O valentão, agora vestido de candidato, como um guerreiro que não cede - mas, convenhamos, o script não convence.

A postura de quem está preparado para entrar na briga foi a escolha do figurino, que pretende dessacralizar a imagem de um juiz de toga, com camisa social, branca, sem gravata, mas ainda precisando se centrar.

O movimento lateral do corpo, segurando o pedestal onde descansou as mãos. Dedos dobrados e dedos abertos - algo que se escorre e algo que se mantém escondido.

O texto faz tentativa de brincar com o que a população identifica com personagens da vida pública - como Lula, quando diz que "nunca na história desse país" houve tanta corrupção como na Petrobras. Tenta vacinar o discurso segundo o qual deixou a magistratura para continuar na luta anticorrupção.

Segue tentando convencer que manteve princípios na defesa do país contra a corrupção. Frases de efeito fácil. Cobrado dos presentes, "não estou à venda". Mas ele não caiu na pegadinha. Não se sente confortável no improviso.

Chegou com o script e ficou nele.

Vai pontuando a sua apresentação - longe do Brasil para "refletir" sobre o país. Uma ginástica retórica que não combina com os fatos. O que o ex-juiz fazia era esperar o momento para se lançar, enquanto o cenário se aclarava, e avaliava por onde entrar na busca de um mandato presidencial.
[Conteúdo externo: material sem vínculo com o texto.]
**src/hw/cpuPkg.sv**
```systemverilog
// Shared widths, opcode encodings and the structs that travel between the pipeline
// stages and over the instruction and data Wishbone buses.
// Modules refer to everything here by scoped name.
package cpuPkg;

	parameter int DataWidth = 16;
	parameter int RegAddrWidth = 3;

	// Every instruction is one 16-bit word
	parameter logic [DataWidth-1:0] InstrBytes = 2;

	// Kept opcodes, valued as they appear in instruction bits 15:11
	typedef enum logic [4:0] {
		opHalt  = 5'b00000,
		opNop   = 5'b00001,
		opAddi  = 5'b01000,
		opSubi  = 5'b01001,
		opBeqz  = 5'b01100,
		opBnez  = 5'b01101,
		opSt    = 5'b10000,
		opLd    = 5'b10001,
		opAluRR = 5'b11011
	} opcode_t;

	// Register-register function from bits 1:0
	typedef enum logic [1:0] {
		aluAdd  = 2'b00,
		aluSub  = 2'b01,
		aluXor  = 2'b10,
		aluAndn = 2'b11
	} aluOp_t;

	typedef struct packed {
		logic cyc;
		logic stb;
		logic we;
		logic [DataWidth-1:0] adr;
		logic [DataWidth-1:0] datW;
	} wbReq_t;

	typedef struct packed {
		logic ack;
		logic [DataWidth-1:0] datR;
	} wbRsp_t;

	// Writeback port, also used for both forwarding paths
	typedef struct packed {
		logic en;
		logic [RegAddrWidth-1:0] addr;
		logic [DataWidth-1:0] data;
	} regWrite_t;

	typedef struct packed {
		logic valid;
		logic [DataWidth-1:0] pc;
		opcode_t opcode;
		aluOp_t aluFn;
		logic [RegAddrWidth-1:0] rs;
		logic [RegAddrWidth-1:0] rt;
		logic [DataWidth-1:0] rsVal;
		logic [DataWidth-1:0] rtVal;
		logic [DataWidth-1:0] imm;
		logic [RegAddrWidth-1:0] rd;
		logic regWe;
		logic isLoad;
		logic isStore;
		logic isBranch;
		logic isHalt;
		logic isIllegal;
	} idEx_t;

	typedef struct packed {
		logic valid;
		logic [DataWidth-1:0] result;
		logic [DataWidth-1:0] storeData;
		logic [RegAddrWidth-1:0] dest;
		logic regWe;
		logic isLoad;
		logic isStore;
		logic isHalt;
		logic isIllegal;
	} exMem_t;

	// stop set means halt or illegal opcode, fetch ends for good
	typedef struct packed {
		logic valid;
		logic stop;
		logic [DataWidth-1:0] target;
	} redirect_t;

endpackage

```
**src/hw/fetchStage.sv**
```systemverilog
`timescale 1ns/1ps
// Fetch stage: PC, Wishbone read master for instructions and a one-entry buffer.
// Also produces the single advance strobe that moves every pipeline register.
module fetchStage #(
	parameter logic [cpuPkg::DataWidth-1:0] ResetPc = '0
) (
	input  logic clk,
	input  logic arstN,
	input  logic holdFetch,
	input  logic memBusy,
	input  cpuPkg::redirect_t redirect,
	input  cpuPkg::wbRsp_t iBusRsp,
	output cpuPkg::wbReq_t iBusReq,
	output logic [cpuPkg::DataWidth-1:0] fetchedInstr,
	output logic [cpuPkg::DataWidth-1:0] fetchedPc,
	output logic fetchedValid,
	output logic advance
);

	logic [cpuPkg::DataWidth-1:0] pc;
	logic [cpuPkg::DataWidth-1:0] reqAdr;
	logic [cpuPkg::DataWidth-1:0] fetchAddr;
	logic [cpuPkg::DataWidth-1:0] bufInstr;
	logic [cpuPkg::DataWidth-1:0] bufPc;
	logic bufValid;
	logic busCyc;
	logic stopped;
	logic ackNow;
	logic consume;
	logic startReq;

	// Once stopped, bubbles keep flowing so the stop instruction can retire
	assign advance = (bufValid || stopped) && !memBusy;
	assign consume = advance && !holdFetch;
	assign ackNow = busCyc && iBusRsp.ack;
	assign fetchAddr = redirect.valid ? redirect.target : pc;

	// Only start a read when the buffer is sure to be empty by the time ack lands
	assign startReq = !busCyc && !stopped && !(redirect.valid && redirect.stop) &&
		(!bufValid || consume || redirect.valid);

	always_ff @(posedge clk or negedge arstN) begin
		if (!arstN) begin
			pc <= ResetPc;
			busCyc <= 1'b0;
			stopped <= 1'b0;
			bufValid <= 1'b0;
		end else begin
			if (startReq) begin
				busCyc <= 1'b1;
				pc <= fetchAddr + cpuPkg::InstrBytes;
			end else if (redirect.valid) begin
				pc <= redirect.target;
			end
			if (ackNow) begin
				busCyc <= 1'b0;
			end
			if (redirect.valid && redirect.stop) begin
				stopped <= 1'b1;
			end
			// A redirect needs a full buffer and thus never meets a read in flight
			if (redirect.valid) begin
				bufValid <= 1'b0;
			end else if (ackNow) begin
				bufValid <= 1'b1;
			end else if (consume) begin
				bufValid <= 1'b0;
			end
		end
	end

	always_ff @(posedge clk) begin
		if (startReq) begin
			reqAdr <= fetchAddr;
		end
		if (ackNow) begin
			bufInstr <= iBusRsp.datR;
			bufPc <= reqAdr;
		end
	end

	// Read-only master
	always_comb begin
		iBusReq.cyc = busCyc;
		iBusReq.stb = busCyc;
		iBusReq.we = 1'b0;
		iBusReq.adr = reqAdr;
		iBusReq.datW = '0;
	end

	assign fetchedInstr = bufInstr;
	assign fetchedPc = bufPc;
	assign fetchedValid = bufValid;

endmodule

```
**src/hw/decodeStage.sv**
```systemverilog
`timescale 1ns/1ps
// Decode stage: IF/ID register, instruction decoder, register file and the
// load-use check. The decoded instruction leaves as idExNext, which the
// execute stage latches on advance.
module decodeStage (
	input  logic clk,
	input  logic arstN,
	input  logic advance,
	input  logic [cpuPkg::DataWidth-1:0] fetchedInstr,
	input  logic [cpuPkg::DataWidth-1:0] fetchedPc,
	input  logic fetchedValid,
	input  cpuPkg::redirect_t redirect,
	input  cpuPkg::regWrite_t wbWrite,
	input  logic [cpuPkg::RegAddrWidth-1:0] idExLoadDest,
	input  logic idExIsLoad,
	output logic holdFetch,
	output cpuPkg::idEx_t idExNext
);

	localparam int RegCount = 1 << cpuPkg::RegAddrWidth;
	localparam int DW = cpuPkg::DataWidth;

	logic ifIdValid;
	logic [DW-1:0] ifIdInstr;
	logic [DW-1:0] ifIdPc;
	logic [DW-1:0] regs [RegCount];
	logic [cpuPkg::RegAddrWidth-1:0] rs;
	logic [cpuPkg::RegAddrWidth-1:0] rt;
	logic [DW-1:0] rsVal;
	logic [DW-1:0] rtVal;
	logic [DW-1:0] imm5;
	logic [DW-1:0] imm8;
	logic usesRs;
	logic usesRt;

	always_ff @(posedge clk or negedge arstN) begin
		if (!arstN) begin
			ifIdValid <= 1'b0;
		end else if (advance) begin
			if (redirect.valid) begin
				ifIdValid <= 1'b0;
			end else if (!holdFetch) begin
				ifIdValid <= fetchedValid;
			end
		end
	end

	always_ff @(posedge clk) begin
		if (advance && !holdFetch) begin
			ifIdInstr <= fetchedInstr;
			ifIdPc <= fetchedPc;
		end
	end

	// Registers start at zero after reset
	always_ff @(posedge clk or negedge arstN) begin
		if (!arstN) begin
			for (int i = 0; i < RegCount; i++) begin
				regs[i] <= '0;
			end
		end else if (wbWrite.en) begin
			regs[wbWrite.addr] <= wbWrite.data;
		end
	end

	assign rs = ifIdInstr[10:8];
	assign rt = ifIdInstr[7:5];

	// A write in this cycle wins over the stored value
	assign rsVal = (wbWrite.en && wbWrite.addr == rs) ? wbWrite.data : regs[rs];
	assign rtVal = (wbWrite.en && wbWrite.addr == rt) ? wbWrite.data : regs[rt];

	assign imm5 = {{(DW - 5){ifIdInstr[4]}}, ifIdInstr[4:0]};
	assign imm8 = {{(DW - 8){ifIdInstr[7]}}, ifIdInstr[7:0]};

	always_comb begin
		idExNext = '0;
		idExNext.pc = ifIdPc;
		idExNext.rs = rs;
		idExNext.rt = rt;
		idExNext.rsVal = rsVal;
		idExNext.rtVal = rtVal;
		idExNext.imm = imm5;
		idExNext.rd = ifIdInstr[7:5];
		idExNext.opcode = cpuPkg::opNop;
		idExNext.aluFn = cpuPkg::aluAdd;
		usesRs = 1'b0;
		usesRt = 1'b0;
		case (ifIdInstr[15:11])
			cpuPkg::opHalt: begin
				idExNext.opcode = cpuPkg::opHalt;
				idExNext.isHalt = 1'b1;
			end
			cpuPkg::opNop: idExNext.opcode = cpuPkg::opNop;
			cpuPkg::opAddi, cpuPkg::opSubi: begin
				idExNext.opcode = cpuPkg::opcode_t'(ifIdInstr[15:11]);
				idExNext.aluFn = ifIdInstr[11] ? cpuPkg::aluSub : cpuPkg::aluAdd;
				idExNext.regWe = 1'b1;
				usesRs = 1'b1;
			end
			cpuPkg::opBeqz, cpuPkg::opBnez: begin
				idExNext.opcode = cpuPkg::opcode_t'(ifIdInstr[15:11]);
				idExNext.imm = imm8;
				idExNext.isBranch = 1'b1;
				usesRs = 1'b1;
			end
			cpuPkg::opSt: begin
				// Store data comes from bits 7:5
				idExNext.opcode = cpuPkg::opSt;
				idExNext.isStore = 1'b1;
				usesRs = 1'b1;
				usesRt = 1'b1;
			end
			cpuPkg::opLd: begin
				idExNext.opcode = cpuPkg::opLd;
				idExNext.isLoad = 1'b1;
				idExNext.regWe = 1'b1;
				usesRs = 1'b1;
			end
			cpuPkg::opAluRR: begin
				idExNext.opcode = cpuPkg::opAluRR;
				idExNext.aluFn = cpuPkg::aluOp_t'(ifIdInstr[1:0]);
				idExNext.rd = ifIdInstr[4:2];
				idExNext.regWe = 1'b1;
				usesRs = 1'b1;
				usesRt = 1'b1;
			end
			default: idExNext.isIllegal = 1'b1;
		endcase
		// Load result not ready yet, so hold IF/ID and send a bubble
		holdFetch = ifIdValid && idExIsLoad &&
			((usesRs && rs == idExLoadDest) || (usesRt && rt == idExLoadDest));
		idExNext.valid = ifIdValid && !holdFetch && !redirect.valid;
	end

endmodule

```
**src/hw/executeStage.sv**
```systemverilog
`timescale 1ns/1ps
// Execute stage: ID/EX register, operand forwarding, ALU and branch resolution.
// Taken branches, halt and illegal opcodes raise redirect toward fetch and decode.
module executeStage (
	input  logic clk,
	input  logic arstN,
	input  logic advance,
	input  cpuPkg::idEx_t idExNext,
	input  cpuPkg::regWrite_t exMemFwd,
	input  cpuPkg::regWrite_t memWbFwd,
	output logic [cpuPkg::RegAddrWidth-1:0] idExLoadDest,
	output logic idExIsLoad,
	output cpuPkg::redirect_t redirect,
	output cpuPkg::exMem_t exMemNext
);

	cpuPkg::idEx_t idEx;
	logic [cpuPkg::DataWidth-1:0] rsFwd;
	logic [cpuPkg::DataWidth-1:0] rtFwd;
	logic [cpuPkg::DataWidth-1:0] opB;
	logic [cpuPkg::DataWidth-1:0] aluOut;
	logic useImm;
	logic rsZero;
	logic taken;

	// Newest producer first, then the older one, then the register file value
	function automatic logic [cpuPkg::DataWidth-1:0] pickOperand(
		input logic [cpuPkg::RegAddrWidth-1:0] idx,
		input logic [cpuPkg::DataWidth-1:0] regVal,
		input cpuPkg::regWrite_t nearer,
		input cpuPkg::regWrite_t older
	);
		if (nearer.en && nearer.addr == idx) begin
			return nearer.data;
		end
		if (older.en && older.addr == idx) begin
			return older.data;
		end
		return regVal;
	endfunction

	always_ff @(posedge clk or negedge arstN) begin
		if (!arstN) begin
			idEx <= '0;
		end else if (advance) begin
			idEx <= idExNext;
		end
	end

	assign rsFwd = pickOperand(idEx.rs, idEx.rsVal, exMemFwd, memWbFwd);
	assign rtFwd = pickOperand(idEx.rt, idEx.rtVal, exMemFwd, memWbFwd);

	assign useImm = idEx.opcode inside {cpuPkg::opAddi, cpuPkg::opSubi, cpuPkg::opLd,
		cpuPkg::opSt};
	assign opB = useImm ? idEx.imm : rtFwd;

	// sub is B minus A, so subi gives imm - Rs and the RR form gives Rt - Rs
	always_comb begin
		case (idEx.aluFn)
			cpuPkg::aluAdd:  aluOut = rsFwd + opB;
			cpuPkg::aluSub:  aluOut = opB - rsFwd;
			cpuPkg::aluXor:  aluOut = rsFwd ^ opB;
			cpuPkg::aluAndn: aluOut = rsFwd & ~opB;
		endcase
	end

	assign rsZero = (rsFwd == '0);
	assign taken = idEx.isBranch && ((idEx.opcode == cpuPkg::opBeqz) ? rsZero : !rsZero);

	// Issued together with advance so that fetch sees each redirect exactly once
	always_comb begin
		redirect.valid = idEx.valid && advance && (taken || idEx.isHalt || idEx.isIllegal);
		redirect.stop = idEx.isHalt || idEx.isIllegal;
		redirect.target = idEx.pc + cpuPkg::InstrBytes + idEx.imm;
	end

	always_comb begin
		exMemNext.valid = idEx.valid;
		exMemNext.result = aluOut;
		exMemNext.storeData = rtFwd;
		exMemNext.dest = idEx.rd;
		exMemNext.regWe = idEx.regWe;
		exMemNext.isLoad = idEx.isLoad;
		exMemNext.isStore = idEx.isStore;
		exMemNext.isHalt = idEx.isHalt;
		exMemNext.isIllegal = idEx.isIllegal;
	end

	// Seen by decode for the load-use check
	assign idExLoadDest = idEx.rd;
	assign idExIsLoad = idEx.valid && idEx.isLoad;

endmodule

```
**src/hw/memStage.sv**
```systemverilog
`timescale 1ns/1ps
// Memory and writeback stages: EX/MEM and MEM/WB registers and the Wishbone data
// master. memBusy freezes the whole pipeline until the data access is acked.
module memStage (
	input  logic clk,
	input  logic arstN,
	input  logic advance,
	input  cpuPkg::exMem_t exMemNext,
	input  cpuPkg::wbRsp_t dBusRsp,
	output cpuPkg::wbReq_t dBusReq,
	output logic memBusy,
	output cpuPkg::regWrite_t exMemFwd,
	output cpuPkg::regWrite_t memWbFwd,
	output cpuPkg::regWrite_t wbWrite,
	output logic halted,
	output logic err
);

	cpuPkg::exMem_t exMem;
	cpuPkg::regWrite_t memWb;
	logic memWbStop;
	logic memWbIllegal;
	logic [cpuPkg::DataWidth-1:0] loadData;
	logic [cpuPkg::DataWidth-1:0] loadValue;
	logic memOp;
	logic accDone;
	logic accGap;
	logic dCyc;
	logic dAck;

	assign memOp = exMem.valid && (exMem.isLoad || exMem.isStore);
	// accGap keeps cyc low for one cycle after an ack before the next access
	assign dCyc = memOp && !accDone && !accGap;
	assign dAck = dCyc && dBusRsp.ack;
	assign memBusy = memOp && !accDone && !dAck;
	assign loadValue = dAck ? dBusRsp.datR : loadData;

	always_comb begin
		dBusReq.cyc = dCyc;
		dBusReq.stb = dCyc;
		dBusReq.we = exMem.isStore;
		dBusReq.adr = exMem.result;
		dBusReq.datW = exMem.storeData;
	end

	always_ff @(posedge clk or negedge arstN) begin
		if (!arstN) begin
			exMem <= '0;
			memWb <= '0;
			memWbStop <= 1'b0;
			memWbIllegal <= 1'b0;
			accDone <= 1'b0;
			accGap <= 1'b0;
			halted <= 1'b0;
			err <= 1'b0;
		end else begin
			accGap <= dAck;
			if (advance) begin
				accDone <= 1'b0;
			end else if (dAck) begin
				// Acked but the pipeline cannot move yet
				accDone <= 1'b1;
			end
			if (advance) begin
				exMem <= exMemNext;
				memWb.en <= exMem.valid && exMem.regWe;
				memWb.addr <= exMem.dest;
				memWb.data <= exMem.isLoad ? loadValue : exMem.result;
				memWbStop <= exMem.valid && (exMem.isHalt || exMem.isIllegal);
				memWbIllegal <= exMem.valid && exMem.isIllegal;
				if (memWbStop) begin
					halted <= 1'b1;
					err <= memWbIllegal;
				end
			end
		end
	end

	always_ff @(posedge clk) begin
		if (dAck) begin
			loadData <= dBusRsp.datR;
		end
	end

	// Load data only exists after MEM, so loads never forward from here
	always_comb begin
		exMemFwd.en = exMem.valid && exMem.regWe && !exMem.isLoad;
		exMemFwd.addr = exMem.dest;
		exMemFwd.data = exMem.result;
	end

	assign memWbFwd = memWb;
	assign wbWrite = memWb;

endmodule

```
**src/hw/proc.sv**
```systemverilog
`timescale 1ns/1ps
// Top level of the five-stage 16-bit processor. Connects fetch, decode,
// execute and memory/writeback; instructions and data come over two
// Wishbone classic master ports.
module proc #(
	parameter logic [cpuPkg::DataWidth-1:0] ResetPc = '0
) (
	input  logic clk,
	input  logic arstN,
	output cpuPkg::wbReq_t iBusReq,
	input  cpuPkg::wbRsp_t iBusRsp,
	output cpuPkg::wbReq_t dBusReq,
	input  cpuPkg::wbRsp_t dBusRsp,
	output logic halted,
	output logic err
);

	logic advance;
	logic holdFetch;
	logic memBusy;
	logic [cpuPkg::DataWidth-1:0] fetchedInstr;
	logic [cpuPkg::DataWidth-1:0] fetchedPc;
	logic fetchedValid;
	logic [cpuPkg::RegAddrWidth-1:0] idExLoadDest;
	logic idExIsLoad;
	cpuPkg::redirect_t redirect;
	cpuPkg::idEx_t idExNext;
	cpuPkg::exMem_t exMemNext;
	cpuPkg::regWrite_t exMemFwd;
	cpuPkg::regWrite_t memWbFwd;
	cpuPkg::regWrite_t wbWrite;

	fetchStage #(
		.ResetPc(ResetPc)
	) fetch (
		.clk, .arstN, .holdFetch, .memBusy, .redirect, .iBusRsp, .iBusReq,
		.fetchedInstr, .fetchedPc, .fetchedValid, .advance
	);

	decodeStage decode (
		.clk, .arstN, .advance, .fetchedInstr, .fetchedPc, .fetchedValid,
		.redirect, .wbWrite, .idExLoadDest, .idExIsLoad, .holdFetch, .idExNext
	);

	executeStage execute (
		.clk, .arstN, .advance, .idExNext, .exMemFwd, .memWbFwd,
		.idExLoadDest, .idExIsLoad, .redirect, .exMemNext
	);

	// Also holds the writeback register
	memStage mem (
		.clk, .arstN, .advance, .exMemNext, .dBusRsp, .dBusReq, .memBusy,
		.exMemFwd, .memWbFwd, .wbWrite, .halted, .err
	);

endmodule

```
**config.mk**
```make
export PLATFORM = sky130hd
export DESIGN_NAME = proc
export DESIGN_NICKNAME = d
export VERILOG_FILES = /design/src/hw/cpuPkg.sv /design/src/hw/fetchStage.sv /design/src/hw/decodeStage.sv /design/src/hw/executeStage.sv /design/src/hw/memStage.sv /design/src/hw/proc.sv
export SDC_FILE = /design/constraint.sdc
export NUM_CORES = 1
export LEC_CHECK = 0
export CORE_MARGIN = 1.5
export CORE_UTILIZATION = 50
export CTS_BUF_LIST = sky130_fd_sc_hd__clkbuf_2 sky130_fd_sc_hd__clkbuf_4 sky130_fd_sc_hd__clkbuf_8
export DETAILED_ROUTE_END_ITERATION = 10
export DONT_BUFFER_PORTS = 1
export SLEW_MARGIN = 20
export SYNTH_ARGS = -nofsm -noshare
export SYNTH_HDL_FRONTEND = slang
export SYNTH_SLANG_ARGS = --single-unit
```
**constraint.sdc**
```tcl
create_clock -name clk -period 5.3 [get_ports clk]
set_clock_uncertainty 0.05 [all_clocks]
set_input_delay 0.795 -clock clk [delete_from_list [all_inputs] [get_ports clk]]
set_output_delay 0.795 -clock clk [all_outputs]
set_load 0.05 [all_outputs]
```
After elaboration in Yosys (flattened, before gate mapping) --
Cells that the tools add are included.
Word-level totals: memory bits (writable) 0, logic and storage cells 217, output and inout port bits 72, ROM bits 0, bits in latches 0, flip-flop bits (word level) 398, memories 0, input port bits 36
Cells by class: multipliers 0, shifts and indexed selects 0, bitwise logic cells 6, muxes and demuxes 54, div/mod/pow operators 0, reductions and logical operators 70, $add $sub $neg 5, equal/unequal tests 25, $lt $le $gt $ge 4
Operators by type and width (number):
- $mux 16 | 21
- $bwmux 128 | 1
- $bmux 16 s3 | 2
- $pmux 16 s4 | 1
- $demux 16 s3 | 1
- $eq 5x4->1 const B | 7
- $logic_and 1x1->1 | 33
- $add 16x16->16 | 2
- $add 16x2->16 const B | 2
- $eq 5x5->1 const B | 5
- $mux 1 | 25
- $pmux 5 s5 | 1
- $eq 3x3->1 | 8
- $and 16x16->16 | 1
- $logic_not 16->1 | 1
- $not 16->16 | 1
- $sub 16x16->16 | 1
- $xor 16x16->16 | 1
- $ge 4x4->1 const B | 3
- $logic_not 1->1 | 12
- $not 3->4 | 3
- $logic_or 1x1->1 | 9
- $reduce_or 9->1 | 1
- $reduce_or 4->1 | 2
- 15 further kinds | 20

Logic depth before layout (Yosys ltp) --
Gate-level depths: netlist of the first run.
depth after elaboration 20, mapped depth 24, gate-level depth less buffers 21

Hierarchy --
Synthesis of the first run repeated with hierarchy kept, for this count alone.
Unflattened totals: cells, all modules 1864, area, all modules 22486.6 sq um
Modules (own cells, without submodules):
- decodeStage | instances 1, area an instance 8805.9 sq um, seq. area each 4189.0 sq um, cells an instance 599
- executeStage | instances 1, area an instance 6879.1 sq um, seq. area each 2177.1 sq um, cells an instance 714
- memStage | instances 1, area an instance 3987.6 sq um, seq. area each 1996.9 sq um, cells an instance 370
- fetchStage | instances 1, area an instance 2813.9 sq um, seq. area each 1916.8 sq um, cells an instance 181

Worst setup path before layout of the first run --
OpenSTA, ideal clock, no wires.
path kind flip-flop to flip-flop, from register mem.memWb (netlist bit mem.memWbFwd[18]), to register mem.exMem (netlist bit mem.dBusReq[30]), buffers on the path 3, library setup time 83 ps, required time 5167 ps, clock period less this slack 4721 ps, arrival time 4589 ps, slack 579 ps, stages on the path, launching flop included 25, cells stage by stage dfrtp_1 > clkbuf_1 > xnor2_1 > nand4_1 > clkbuf_1 > clkbuf_1 > mux2i_1 > nor2_1 > a21oi_1 > nor2_1 > a21oi_1 > ha_1 > inv_1 > fa_1 > a21o_1 > a21oi_1 > o21bai_1 > a21oi_1 > o21bai_1 > a211oi_1 > o21ai_0 > a41oi_1 > xnor2_1 > mux2i_1 > o21ai_0
Between the ends: word-level cells in the longest chain between the ends 10, elaborated cells on any way between the ends 21, those cells by class 2 x add/sub; 2 x eq/ne; 12 x mux; 3 x bitwise; 2 x reduce/logical
RTL lines:
- start, declared | line memStage.sv:20 | cpuPkg::regWrite_t memWb;
- branches (longest 9 deep; another with $sub 16x16->16)
- $pmux 16 s4 (*) | line executeStage.sv:59 | case (idEx.aluFn)
- end signal, assigned | line memStage.sv:65 | exMem <= exMemNext;
- end, declared | line memStage.sv:19 | cpuPkg::exMem_t exMem;
Mark *: on every way between the ends. The select of a mux whose other input is x is not followed. A chain may end at the register's enable or synchronous reset.

Final worst setup path of the first run --
from register mem.memWb (netlist bit mem.memWbFwd[18]), to register mem.exMem (netlist bit mem.dBusReq[29])
The elaborated chain is that of the path after synthesis.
A colcha de retalhos do discurso do ex-juiz é também uma busca de parecer ser o que não é. A compaixão - por exemplo - ao se solidarizar com as vítimas da pandemia, soou como uma obrigação dentro de um roteiro. Não aparece tal empatia durante a própria pandemia, durante a reflexão de Moro, que lembra o heroísmo dos profissionais de saúde.

O ex-juiz, agora candidato a uma terceira via em 2022, tentando desbancar o capitão e se desvencilhar do ex-presidente Lula, obedece à apresentação dos temas como um rosário que pretende tocar em tudo o que neste momento preocupa o povo. Uma cansativa retórica que não tem, de fato, uma evidência de que realmente sabe endereçar os problemas.

Numa avaliação geral, genérica, simplista e abrangente, o ex-juiz falou meio tatibitate. Tentou, claro, obedecer a orientação dos seus especialistas, mas, sozinho no palco era ele mesmo, meio sem jeito, ainda assim arrogante, dando as pausas para as palmas que estariam marcadas no seu texto. Muito, muito artificial.

Se, por um lado, não aparenta ser um juiz, Moro ficou mais parecido com um delegado de polícia. Não estava no palco um candidato à Presidência da República, mas um aspirante a ocupar uma delegacia de polícia.

O Brasil justo de Moro não apareceu no seu anúncio como candidato. Com slogans, frases fáceis e postura artificial, não junta. Moro pode tentar, mas ainda tem mais a aprender, se quiser ser ouvido além da própria voz - está mais parecida com o timbre de adulto - mas os seus cabelos continuam os mesmos.